Assessment of Tendon Integrity and Sheath Management

  1. Re-assess Tendon Integrity: After full tenolysis, carefully inspect the tendon(s) for any signs of rupture, fraying, or iatrogenic damage. If a rupture is discovered, a primary re-repair (if ends are viable) or a staged tendon reconstruction with a silicone rod (pending future tendon graft) would be indicated. This is a critical point as an undiagnosed rupture will lead to failure.
  2. Sheath Closure/Interposition:
    • In many cases, the flexor sheath is left open or only partially closed to minimize the chance of re-adhesion.
    • The use of anti-adhesion barriers (e.g., silicone sheeting, hyaluronic acid derivatives, ADCON-T/N) has been explored. While silicone sheeting can prevent immediate adherence, long-term evidence for improved ROM or reduced re-adhesion rates is mixed and not universally accepted as routine practice. They may be considered in cases of severe scarring or re-tenolysis.

Closure

  1. Hemostasis: Ensure meticulous hemostasis.
  2. Skin Closure: Close the skin without tension, typically with fine sutures or staples.
  3. Dressing: Apply a soft, bulky dressing with a dorsal block splint (wrist slightly flexed, MCPs flexed to 70-90 degrees, IPs extended or nearly extended) to protect the repair and facilitate early controlled motion.

Complications & Management

Despite meticulous surgical technique and dedicated post-operative rehabilitation, complications can occur following flexor tendon tenolysis. A comprehensive understanding of these complications, their incidence, and appropriate management strategies is essential.

Common Complications, Incidence, and Salvage Strategies

Complication Incidence (Approximate) Salvage Strategy
Re-adhesion / Recurrence of Stiffness 20-50% Aggressive, intensified hand therapy; dynamic splinting. If persistent, repeat tenolysis (with diminishing returns), possibly with anti-adhesion adjuncts (e.g., silicone sheeting). Ultimate option: staged tendon reconstruction with graft.
Tendon Rupture 5-15% Intraoperative: Immediate re-repair if tissue quality allows. Postoperative: Re-exploration, re-repair (if viable ends), or staged tendon reconstruction with a silicone rod followed by tendon grafting.
Infection <5% Antibiotics (oral/IV), wound debridement, washout. If severe, may require debridement and delayed closure, or removal of any foreign material.
Neurovascular Injury <5% Intraoperative: Immediate micro-surgical repair (nerve or vessel).
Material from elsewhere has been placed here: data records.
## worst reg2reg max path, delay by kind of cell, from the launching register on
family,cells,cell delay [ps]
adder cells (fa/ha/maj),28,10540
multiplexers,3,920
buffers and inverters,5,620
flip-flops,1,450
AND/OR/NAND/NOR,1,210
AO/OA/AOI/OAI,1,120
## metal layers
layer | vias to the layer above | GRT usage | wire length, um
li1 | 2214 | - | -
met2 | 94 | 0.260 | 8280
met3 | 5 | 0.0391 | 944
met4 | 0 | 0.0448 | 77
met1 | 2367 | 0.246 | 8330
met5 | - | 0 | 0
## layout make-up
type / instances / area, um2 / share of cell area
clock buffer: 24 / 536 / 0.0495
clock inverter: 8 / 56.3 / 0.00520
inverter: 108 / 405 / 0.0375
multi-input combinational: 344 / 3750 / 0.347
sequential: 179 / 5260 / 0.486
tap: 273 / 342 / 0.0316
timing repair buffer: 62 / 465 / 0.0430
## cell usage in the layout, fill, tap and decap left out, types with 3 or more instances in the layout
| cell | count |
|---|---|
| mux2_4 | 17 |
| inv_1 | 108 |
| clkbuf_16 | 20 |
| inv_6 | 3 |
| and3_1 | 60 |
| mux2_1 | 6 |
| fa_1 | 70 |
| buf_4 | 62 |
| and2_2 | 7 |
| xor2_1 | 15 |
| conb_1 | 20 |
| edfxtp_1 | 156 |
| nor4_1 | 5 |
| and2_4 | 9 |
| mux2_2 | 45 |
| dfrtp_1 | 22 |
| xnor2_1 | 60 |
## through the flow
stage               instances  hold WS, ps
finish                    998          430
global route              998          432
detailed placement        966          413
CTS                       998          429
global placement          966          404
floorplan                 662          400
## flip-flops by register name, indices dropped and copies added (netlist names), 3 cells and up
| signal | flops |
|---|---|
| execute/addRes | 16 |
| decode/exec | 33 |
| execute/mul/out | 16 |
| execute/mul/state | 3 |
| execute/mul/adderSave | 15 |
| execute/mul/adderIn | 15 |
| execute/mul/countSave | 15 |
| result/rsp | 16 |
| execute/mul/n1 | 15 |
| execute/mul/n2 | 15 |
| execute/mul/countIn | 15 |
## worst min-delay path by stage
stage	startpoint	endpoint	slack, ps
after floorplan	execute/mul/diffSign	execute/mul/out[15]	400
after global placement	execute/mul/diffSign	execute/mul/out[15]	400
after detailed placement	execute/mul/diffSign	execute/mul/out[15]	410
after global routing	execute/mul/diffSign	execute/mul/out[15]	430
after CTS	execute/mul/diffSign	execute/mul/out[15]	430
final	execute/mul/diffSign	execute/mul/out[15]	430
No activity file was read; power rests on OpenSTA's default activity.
--- config.mk ---
export PLATFORM = sky130hd
export DESIGN_NAME = rgbw_lamp
export DESIGN_NICKNAME = d
export VERILOG_FILES = /design/src/rtl/lamp_pkg.sv /design/src/rtl/lamp_ifs.sv /design/src/rtl/spi_slave.sv /design/src/rtl/frame_deserializer.sv /design/src/rtl/mult8x8.sv /design/src/rtl/color_gen.sv /design/src/rtl/pwm_gen.sv /design/src/rtl/rgbw_lamp.sv
export SDC_FILE = /design/constraint.sdc
export NUM_CORES = 1
export LEC_CHECK = 0
export BUFFER_PORTS_ARGS = -buffer_cell sky130_fd_sc_hd__buf_2
export CAP_MARGIN = 15
export CELL_PAD_IN_SITES_DETAIL_PLACEMENT = 2
export CELL_PAD_IN_SITES_GLOBAL_PLACEMENT = 2
export CORE_ASPECT_RATIO = 0.8
export CORE_MARGIN = 2
export CORE_UTILIZATION = 35
export DETAILED_ROUTE_END_ITERATION = 16
export PLACE_DENSITY = 0.68
export SYNTH_ARGS = -nofsm -noshare
export SYNTH_HDL_FRONTEND = slang
export SYNTH_SLANG_ARGS = --single-unit
--- constraint.sdc ---
create_clock -name clk -period 3.7 [get_ports clk]
set_clock_uncertainty 0.05 [all_clocks]
set_input_delay 0.37 -clock clk [delete_from_list [all_inputs] [get_ports clk]]
set_output_delay 0.37 -clock clk [all_outputs]
set_load 0.01 [all_outputs]
--- src/rtl/lamp_pkg.sv ---
// lamp_pkg: shared widths, settings frame layout, PWM prescale
// and the built-in RGBW palette for the lamp controller
package lamp_pkg;

    // one channel level
    typedef logic [7:0] duty_t;

    // four channel levels, index 0 is red, then green, blue, white
    typedef duty_t [0:3] rgbw_t;

    // multiplier operand width
    localparam int MULT_W = 8;

    // settings frame, one byte per field, sent in this order
    localparam int FRAME_BYTES = 7;
    localparam int BYTE_MODE   = 0;
    localparam int BYTE_LINT   = 1;
    localparam int BYTE_IDX    = 2;
    localparam int BYTE_RED    = 3;
    localparam int BYTE_GREEN  = 4;
    localparam int BYTE_BLUE   = 5;
    localparam int BYTE_WHITE  = 6;

    // bit position in the mode byte, 1 = palette, 0 = direct
    localparam int MODE_PALETTE = 0;

    // clk cycles per pwm counter step
    localparam int PWM_PRESC = 4;
    localparam int PRESC_W   = $clog2(PWM_PRESC);

    // palette, indexed by color_idx[2:0]
    localparam rgbw_t [0:7] PALETTE = '{
        '{8'h00, 8'h00, 8'h00, 8'h00},  // off
        '{8'hff, 8'h00, 8'h00, 8'h00},  // red
        '{8'h00, 8'hff, 8'h00, 8'h00},  // green
        '{8'h00, 8'h00, 8'hff, 8'h00},  // blue
        '{8'h00, 8'h00, 8'h00, 8'hff},  // white led only
        '{8'hff, 8'h80, 8'h20, 8'h40},  // warm
        '{8'h00, 8'hff, 8'hff, 8'h00},  // cyan
        '{8'hff, 8'hff, 8'hff, 8'hff}   // everything on
    };

endpackage

--- src/rtl/lamp_ifs.sv ---
// lamp interfaces: settings bus, multiplier port and duty bus
// shared by the blocks inside the lamp top level
`timescale 1ns/100ps

// decoded settings frame plus commit strobe
interface settings_if;
    logic [7:0]      mode;
    logic [7:0]      lint;
    logic [7:0]      color_idx;
    lamp_pkg::duty_t red;
    lamp_pkg::duty_t green;
    lamp_pkg::duty_t blue;
    lamp_pkg::duty_t white;
    logic            update;

    modport src (output mode, lint, color_idx, red, green, blue, white, update);
    modport dst (input  mode, lint, color_idx, red, green, blue, white, update);
endinterface

// load / ready port of the shared multiplier
interface mult_if;
    logic                          ld;
    logic [lamp_pkg::MULT_W-1:0]   a;
    logic [lamp_pkg::MULT_W-1:0]   b;
    logic [2*lamp_pkg::MULT_W-1:0] result;
    logic                          rdy;

    modport host (output ld, a, b, input result, rdy);
    modport unit (input ld, a, b, output result, rdy);
endinterface

// per channel levels, all four move together
interface duty_if;
    lamp_pkg::duty_t red;
    lamp_pkg::duty_t green;
    lamp_pkg::duty_t blue;
    lamp_pkg::duty_t white;

    modport src (output red, green, blue, white);
    modport dst (input  red, green, blue, white);
endinterface

--- src/rtl/spi_slave.sv ---
// spi_slave: mode-0 receiver, msb first, oversampled on clk
// strobes each complete byte received while cs is low
`timescale 1ns/100ps

module spi_slave (
    input  logic       clk,
    input  logic       rst_n,
    input  logic       sck,
    input  logic       cs,
    input  logic       mosi,
    output logic [7:0] rx_byte,
    output logic       rx_valid,
    output logic       frame_active
);

    // two flop synchronizers, bit 1 is the safe one
    logic [1:0] sck_sync;
    logic [1:0] cs_sync;
    logic [1:0] mosi_sync;
    logic       sck_prev;
    logic       sck_rise;
    logic [2:0] bit_cnt;

    always_ff @(posedge clk) begin
        if (!rst_n) begin
            sck_sync  <= 2'b00;
            cs_sync   <= 2'b11;   // idle = deselected
            mosi_sync <= 2'b00;
            sck_prev  <= 1'b0;
        end else begin
            sck_sync  <= {sck_sync[0], sck};
            cs_sync   <= {cs_sync[0], cs};
            mosi_sync <= {mosi_sync[0], mosi};
            sck_prev  <= sck_sync[1];
        end
    end

    // rising edge of the synchronized clock
    assign sck_rise     = sck_sync[1] & ~sck_prev;
    assign frame_active = ~cs_sync[1];

    // bit counter, cleared between frames
    always_ff @(posedge clk) begin
        if (!rst_n) begin
            bit_cnt  <= 3'd0;
            rx_valid <= 1'b0;
        end else begin
            rx_valid <= 1'b0;
            if (!frame_active) begin
                bit_cnt <= 3'd0;
            end else if (sck_rise) begin
                bit_cnt  <= bit_cnt + 3'd1;
                // eighth bit lands this edge
                rx_valid <= (bit_cnt == 3'd7);
            end
        end
    end

    // shift register, msb enters first
    always_ff @(posedge clk) begin
        if (frame_active && sck_rise) begin
            rx_byte <= {rx_byte[6:0], mosi_sync[1]};
        end
    end

endmodule

--- src/rtl/frame_deserializer.sv ---
// frame_deserializer: stages the bytes of one cs frame by position
// and commits all seven settings fields at once when the frame completes
`timescale 1ns/100ps

module frame_deserializer (
    input  logic       clk,
    input  logic       rst_n,
    input  logic [7:0] rx_byte,
    input  logic       rx_valid,
    input  logic       frame_active,
    settings_if.src    settings
);

    // index saturates at FRAME_BYTES, extra bytes fall on the floor
    logic [$clog2(lamp_pkg::FRAME_BYTES+1)-1:0] byte_idx;
    logic [7:0] stage [lamp_pkg::FRAME_BYTES];
    logic       commit;
    logic       take;

    // byte still belongs to the frame
    assign take = rx_valid && frame_active && (byte_idx < lamp_pkg::FRAME_BYTES);

    always_ff @(posedge clk) begin
        if (!rst_n) begin
            byte_idx        <= '0;
            commit          <= 1'b0;
            settings.update <= 1'b0;
        end else begin
            commit          <= 1'b0;
            settings.update <= commit;
            if (!frame_active) begin
                // short frame just gets dropped here
                byte_idx <= '0;
            end else if (take) begin
                byte_idx <= byte_idx + 1'b1;
                commit   <= (byte_idx == lamp_pkg::FRAME_BYTES - 1);
            end
        end
    end

    // staging by byte position
    always_ff @(posedge clk) begin
        if (take) begin
            stage[byte_idx] <= rx_byte;
        end
    end

    // fields move only together with update
    always_ff @(posedge clk) begin
        if (commit) begin
            settings.mode      <= stage[lamp_pkg::BYTE_MODE];
            settings.lint      <= stage[lamp_pkg::BYTE_LINT];
            settings.color_idx <= stage[lamp_pkg::BYTE_IDX];
            settings.red       <= stage[lamp_pkg::BYTE_RED];
            settings.green     <= stage[lamp_pkg::BYTE_GREEN];
            settings.blue      <= stage[lamp_pkg::BYTE_BLUE];
            settings.white     <= stage[lamp_pkg::BYTE_WHITE];
        end
    end

endmodule

--- src/rtl/mult8x8.sv ---
// mult8x8: unsigned shift-add multiplier, one multiplier bit per cycle
// rdy pulses 9 cycles after ld, result holds until the next ld
`timescale 1ns/100ps

module mult8x8 (
    input  logic clk,
    input  logic rst_n,
    mult_if.unit mul
);

    logic                                  busy;
    logic [$clog2(lamp_pkg::MULT_W)-1:0]   bit_cnt;
    // multiplicand, shifted left each step
    logic [2*lamp_pkg::MULT_W-1:0]         mcand;
    // multiplier, lsb is the bit under work
    logic [lamp_pkg::MULT_W-1:0]           mplier;

    // control
    always_ff @(posedge clk) begin
        if (!rst_n) begin
            busy    <= 1'b0;
            bit_cnt <= '0;
            mul.rdy <= 1'b0;
        end else begin
            mul.rdy <= 1'b0;
            if (mul.ld) begin
                busy    <= 1'b1;
                bit_cnt <= '0;
            end else if (busy) begin
                bit_cnt <= bit_cnt + 1'b1;
                // last partial product goes in now
                if (bit_cnt == lamp_pkg::MULT_W - 1) begin
                    busy    <= 1'b0;
                    mul.rdy <= 1'b1;
                end
            end
        end
    end

    // datapath, accumulator doubles as the result
    always_ff @(posedge clk) begin
        if (mul.ld) begin
            mcand      <= {{lamp_pkg::MULT_W{1'b0}}, mul.a};
            mplier     <= mul.b;
            mul.result <= '0;
        end else if (busy) begin
            if (mplier[0]) begin
                mul.result <= mul.result + mcand;
            end
            mcand  <= mcand << 1;
            mplier <= mplier >> 1;
        end
    end

endmodule

--- src/rtl/color_gen.sv ---
// color_gen: picks the base color (direct or palette) and scales each
// channel by intensity on the shared multiplier, duties update as a set
`timescale 1ns/100ps

module color_gen (
    input  logic    clk,
    input  logic    rst_n,
    settings_if.dst settings,
    mult_if.host    mul,
    duty_if.src     duty
);

    // base color as selected by the current settings
    lamp_pkg::rgbw_t base_sel;
    // snapshot taken at job start
    lamp_pkg::rgbw_t base_q;
    logic [7:0]      lint_q;

    logic            running;
    logic            pending;
    logic [1:0]      ch;
    logic            ld_q;
    // first three scaled channels, white goes straight to the output
    lamp_pkg::duty_t prod [3];

    // palette only looks at the low index bits
    assign base_sel = settings.mode[lamp_pkg::MODE_PALETTE]
                    ? lamp_pkg::PALETTE[settings.color_idx[2:0]]
                    : {settings.red, settings.green, settings.blue, settings.white};

    // operands come from the snapshot, stable during ld
    assign mul.ld = ld_q;
    assign mul.a  = base_q[ch];
    assign mul.b  = lint_q;

    // job sequencer
    always_ff @(posedge clk) begin
        if (!rst_n) begin
            running    <= 1'b0;
            pending    <= 1'b0;
            ch         <= 2'd0;
            ld_q       <= 1'b0;
            duty.red   <= '0;
            duty.green <= '0;
            duty.blue  <= '0;
            duty.white <= '0;
        end else begin
            ld_q <= 1'b0;
            if (!running) begin
                // idle, start on a new frame or a held one
                if (settings.update || pending) begin
                    running <= 1'b1;
                    pending <= 1'b0;
                    ch      <= 2'd0;
                    ld_q    <= 1'b1;
                end
            end else begin
                // late frame, run again once this job is done
                if (settings.update) begin
                    pending <= 1'b1;
                end
                if (mul.rdy) begin
                    if (ch == 2'd3) begin
                        running    <= 1'b0;
                        duty.red   <= prod[0];
                        duty.green <= prod[1];
                        duty.blue  <= prod[2];
                        duty.white <= mul.result[15:8];
                    end else begin
                        ch   <= ch + 2'd1;
                        ld_q <= 1'b1;
                    end
                end
            end
        end
    end

    // snapshot of the settings at job start
    always_ff @(posedge clk) begin
        if (!running && (settings.update || pending)) begin
            base_q <= base_sel;
            lint_q <= settings.lint;
        end
    end

    // keep the upper product byte, i.e. (base * lint) >> 8
    always_ff @(posedge clk) begin
        if (running && mul.rdy && ch != 2'd3) begin
            prod[ch] <= mul.result[15:8];
        end
    end

endmodule

--- src/rtl/pwm_gen.sv ---
// pwm_gen: prescaled 8-bit counter, four registered compare outputs
// a pin is high while the counter is below its channel duty
`timescale 1ns/100ps

module pwm_gen (
    input  logic clk,
    input  logic rst_n,
    duty_if.dst  duty,
    output logic red,
    output logic green,
    output logic blue,
    output logic white
);

    logic [lamp_pkg::PRESC_W-1:0] presc;
    logic                         tick;
    lamp_pkg::duty_t              cnt;

    // clock enable for the pwm counter
    assign tick = (presc == lamp_pkg::PRESC_W'(lamp_pkg::PWM_PRESC - 1));

    always_ff @(posedge clk) begin
        if (!rst_n) begin
            presc <= '0;
            cnt   <= '0;
            red   <= 1'b0;
            green <= 1'b0;
            blue  <= 1'b0;
            white <= 1'b0;
        end else begin
            presc <= tick ? '0 : presc + 1'b1;
            // counter wraps naturally at 256
            if (tick) begin
                cnt <= cnt + 8'd1;
            end
            // duty 0 never lights, ff is on 255 of 256 steps
            red   <= (cnt < duty.red);
            green <= (cnt < duty.green);
            blue  <= (cnt < duty.blue);
            white <= (cnt < duty.white);
        end
    end

endmodule

--- src/rtl/rgbw_lamp.sv ---
// rgbw_lamp: four-channel lamp controller top level
// spi settings frame -> color generator on the shared multiplier -> pwm
`timescale 1ns/100ps

module rgbw_lamp (
    input  logic clk,
    input  logic rst_n,
    input  logic sck,
    input  logic cs,
    input  logic mosi,
    output logic red,
    output logic green,
    output logic blue,
    output logic white
);

    // byte strobe from the spi receiver
    logic [7:0] rx_byte;
    logic       rx_valid;
    logic       frame_active;

    settings_if settings ();
    mult_if     mul ();
    duty_if     duty ();

    // spi pins into bytes
    spi_slave u_spi (
        .clk          (clk),
        .rst_n        (rst_n),
        .sck          (sck),
        .cs           (cs),
        .mosi         (mosi),
        .rx_byte      (rx_byte),
        .rx_valid     (rx_valid),
        .frame_active (frame_active)
    );

    // bytes into settings
    frame_deserializer u_deser (
        .clk          (clk),
        .rst_n        (rst_n),
        .rx_byte      (rx_byte),
        .rx_valid     (rx_valid),
        .frame_active (frame_active),
        .settings     (settings.src)
    );

    // settings into duties
    color_gen u_color (
        .clk      (clk),
        .rst_n    (rst_n),
        .settings (settings.dst),
        .mul      (mul.host),
        .duty     (duty.src)
    );

    mult8x8 u_mult (
        .clk   (clk),
        .rst_n (rst_n),
        .mul   (mul.unit)
    );

    // duties into pins
    pwm_gen u_pwm (
        .clk   (clk),
        .rst_n (rst_n),
        .duty  (duty.dst),
        .red   (red),
        .green (green),
        .blue  (blue),
        .white (white)
    );

endmodule

# ---- Word level (Yosys, flattened, before mapping)
# Memories as Yosys holds them, arrays and structs flattened. A register that Yosys moved wholly into a read port is not among the register bits.
# Index checks and enable logic that the tools add are counted.
dict set report totals {
  ff_bits 136
  memories 3
  word_cells 122
  input_bits 5
  mem_bits_rw 80
  romBits 256
}
dict set report classes {
  bitwise_logic 9
  n_lt_le_gt_ge 7
  n_reduce_logical 23
  add_sub_neg 7
  n_eq_ne 9
  muxes 31
}
# name words word_bits rd rd_clocked_by_memory_dff wr line
set mem_list {}
lappend mem_list {{(name not given)} 8 32 1 0 0 color_gen.sv:28} ;# ? lamp_pkg::PALETTE[settings.color_idx[2:0]]
lappend mem_list {u_deser.stage 7 8 7 7 1 frame_deserializer.sv:16} ;# logic [7:0] stage [lamp_pkg::FRAME_BYTES];
lappend mem_list {u_color.prod 3 8 3 3 1 color_gen.sv:24} ;# lamp_pkg::duty_t prod [3];
# cell count
set op_table {}
lappend op_table {{$mux 32} 3}
lappend op_table {{$mux 8} 6}
lappend op_table {{$lt 8x8->1} 4}
lappend op_table {{$mux 1} 17}
lappend op_table {{$add 16x16->16} 1}
lappend op_table {{$bmux 8 s2} 1}
lappend op_table {{$add 3x1->3 const B} 3}
lappend op_table {{$eq 3x3->1 const B} 3}
lappend op_table {{$reduce_or 3->1} 3}
lappend op_table {{$add 8x1->8 const B} 1}
lappend op_table {{$mux 2} 4}
lappend op_table {{$logic_and 1x1->1} 6}
lappend op_table {{$ne 2x2->1 const B} 3}
lappend op_table {{$not 1->1} 6}
lappend op_table {{$reduce_and 3->1} 2}
lappend op_table {{$reduce_or 2->1} 3}
lappend op_table {{$add 2x1->2 const B} 2}
lappend op_table {{$eq 2x2->1 const B} 2}
lappend op_table {{$ge 4x4->1 const B} 1}
lappend op_table {{$logic_not 1->1} 4}
lappend op_table {{$not 3->4} 1}
lappend op_table {{$reduce_and 2->1} 2}
lappend op_table {{$reduce_bool 2->1} 2}
lappend op_table {{$ge 3x3->1 const B} 1}
lappend op_table {{other kinds (5)} 5}

# ---- Longest topological paths before layout
dict set report depth {
  word_depth 5
  ltp_mapped 9
  ltp_nobuf 9
}

# ---- By module
# A second synthesis with hierarchy kept.
dict set report unflattened {
  hier_cells 916
  area_unflattened_um2 12185.4
}
# module cells_each n_inst area_each_um2 seq_area_each_um2
set modules_own_cells {}
lappend modules_own_cells {color_gen 333 1 4169.0 2662.6}
lappend modules_own_cells {frame_deserializer 149 1 3671.0 3463.3}
lappend modules_own_cells {mult8x8 255 1 2532.4 1061.0}
lappend modules_own_cells {pwm_gen 139 1 1194.9 280.3}
lappend modules_own_cells {spi_slave 40 1 618.1 460.4}

# ---- Least setup slack after synthesis
# OpenSTA, ideal clock, no wires.
dict set report synth_path {
  path_type {register to register}
  startpoint {register u_color.pending}
  endpoint {register u_color.ch[1]}
  path_slack_ns 0.972
  setup_ns 0.120
  n_path_buf 0
  arrival_ns 2.558
  stages_incl_launch_ff 6
  cell_sequence {dfxtp_1 nor2_1 nor2_1 nor2_1 a22oi_1 nor2b_1}
}
dict set report synth_via {
  elab_chain_len 3
}
# element line
set synth_lines {}
lappend synth_lines {{start, declared} color_gen.sv:20} ;# logic pending;
lappend synth_lines {{start signal, assigned} color_gen.sv:40} ;# pending <= 1'b0;
lappend synth_lines {{start signal, assigned} color_gen.sv:53} ;# pending <= 1'b0;
lappend synth_lines {{start signal, assigned} color_gen.sv:60} ;# pending <= 1'b1;
lappend synth_lines {{$logic_or 1x1->1} color_gen.sv:51} ;# if (settings.update || pending) begin
lappend synth_lines {{$reduce_bool 2->1 (no source line)} -}
lappend synth_lines {{$reduce_and 3->1 (no source line)} -}
lappend synth_lines {{end signal, assigned} color_gen.sv:70} ;# ch <= ch + 2'd1;
lappend synth_lines {{end, declared} color_gen.sv:21} ;# logic [1:0] ch;
# Every way passes these cells.
# A chain may end at the register's enable or synchronous reset.

# ---- Worst setup path after layout
dict set report layout_path {
  startpoint {register u_mult.mcand[0] (netlist name)}
  endpoint {register u_mult.mul.result[12]}
}
dict set report layout_via {
  elab_chain_len 1
}
# element line
set layout_lines {}
lappend layout_lines {{start, declared} mult8x8.sv:14} ;# logic [2*lamp_pkg::MULT_W-1:0] mcand;
lappend layout_lines {{start signal, assigned} mult8x8.sv:43} ;# mcand <= {{lamp_pkg::MULT_W{1'b0}}, mul.a};
lappend layout_lines {{start signal, assigned} mult8x8.sv:50} ;# mcand <= mcand << 1;
lappend layout_lines {{$add 16x16->16} mult8x8.sv:48} ;# mul.result <= mul.result + mcand;
lappend layout_lines {{end signal, assigned} mult8x8.sv:48}
lappend layout_lines {{end, declared} lamp_ifs.sv:29} ;# modport unit (input ld, a, b, output result, rdy);
# Every way passes these cells.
Postoperative: Symptomatic management (for nerve), exploration and repair if significant deficit.
Pulley Disruption / Bowstringing Variable Pulley reconstruction using local tissue or tendon graft (e.g., palmaris longus, plantaris).
Complex Regional Pain Syndrome (CRPS) 5-10% Aggressive multi-modal therapy: physiotherapy, occupational therapy, pain management (medications, blocks like stellate ganglion), psychological support.
Persistent Pain Common Physiotherapy, pain medication, scar management. May indicate incomplete lysis, nerve irritation, or re-adhesion.
Digital Ischemia/Necrosis Rare Emergency vascular exploration and repair. Debridement of necrotic tissue.
Hematoma <5% Drainage (if expanding or symptomatic), compression dressing.
Scar Contracture / Hypertrophic Scarring Common Scar massage, silicone sheeting, steroid injections, Z-plasty for severe contractures.

Management Principles

  • Early Recognition: Prompt identification of complications is key to effective management. Close monitoring during the early post-operative period is essential.
  • Aggressive Rehabilitation: Many complications, particularly re-adhesion and persistent stiffness, are best managed by immediate and intensive hand therapy.
  • Interdisciplinary Approach: Management of complex complications like CRPS requires collaboration between orthopedic surgeons, hand therapists, pain specialists, and often psychologists.
  • Patient Education: Patients should be thoroughly educated about potential complications pre-operatively and instructed on what symptoms warrant immediate medical attention.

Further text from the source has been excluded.